Items from a data source:
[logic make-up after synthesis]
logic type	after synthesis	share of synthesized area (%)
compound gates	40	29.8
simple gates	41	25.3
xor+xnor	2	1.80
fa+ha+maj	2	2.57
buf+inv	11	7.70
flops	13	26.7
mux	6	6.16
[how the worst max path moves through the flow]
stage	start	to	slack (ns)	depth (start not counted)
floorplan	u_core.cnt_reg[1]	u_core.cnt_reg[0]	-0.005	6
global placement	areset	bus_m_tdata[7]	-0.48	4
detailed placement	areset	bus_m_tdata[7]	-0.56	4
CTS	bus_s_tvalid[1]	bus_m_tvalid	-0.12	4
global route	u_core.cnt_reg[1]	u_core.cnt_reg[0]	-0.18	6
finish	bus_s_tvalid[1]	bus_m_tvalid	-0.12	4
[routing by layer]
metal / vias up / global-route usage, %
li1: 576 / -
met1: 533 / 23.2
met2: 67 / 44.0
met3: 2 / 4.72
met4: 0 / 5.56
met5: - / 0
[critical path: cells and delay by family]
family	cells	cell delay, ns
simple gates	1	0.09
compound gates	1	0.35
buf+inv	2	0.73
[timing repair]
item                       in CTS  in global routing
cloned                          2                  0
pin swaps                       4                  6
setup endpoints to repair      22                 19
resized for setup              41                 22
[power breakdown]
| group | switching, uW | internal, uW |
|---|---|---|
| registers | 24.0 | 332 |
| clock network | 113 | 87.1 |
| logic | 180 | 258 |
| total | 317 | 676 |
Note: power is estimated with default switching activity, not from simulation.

Problem to work on
The records above are to be output in full and without error.

Response to the exercise
[logic make-up after synthesis]
logic type	after synthesis	share of synthesized area (%)
compound gates	40	29.8
simple gates	41	25.3
xor+xnor	2	1.80
fa+ha+maj	2	2.57
buf+inv	11	7.70
flops	13	26.7
mux	6	6.16
[how the worst max path moves through the flow]
stage	start	to	slack (ns)	depth (start not counted)
floorplan	u_core.cnt_reg[1]	u_core.cnt_reg[0]	-0.005	6
global placement	areset	bus_m_tdata[7]	-0.48	4
detailed placement	areset	bus_m_tdata[7]	-0.56	4
CTS	bus_s_tvalid[1]	bus_m_tvalid	-0.12	4
global route	u_core.cnt_reg[1]	u_core.cnt_reg[0]	-0.18	6
finish	bus_s_tvalid[1]	bus_m_tvalid	-0.12	4
[routing by layer]
metal / vias up / global-route usage, %
li1: 576 / -
met1: 533 / 23.2
met2: 67 / 44.0
met3: 2 / 4.72
met4: 0 / 5.56
met5: - / 0
[critical path: cells and delay by family]
family	cells	cell delay, ns
simple gates	1	0.09
compound gates	1	0.35
buf+inv	2	0.73
[timing repair]
item                       in CTS  in global routing
cloned                          2                  0
pin swaps                       4                  6
setup endpoints to repair      22                 19
resized for setup              41                 22
[power breakdown]
| group | switching, uW | internal, uW |
|---|---|---|
| registers | 24.0 | 332 |
| clock network | 113 | 87.1 |
| logic | 180 | 258 |
| total | 317 | 676 |
Note: power is estimated with default switching activity, not from simulation.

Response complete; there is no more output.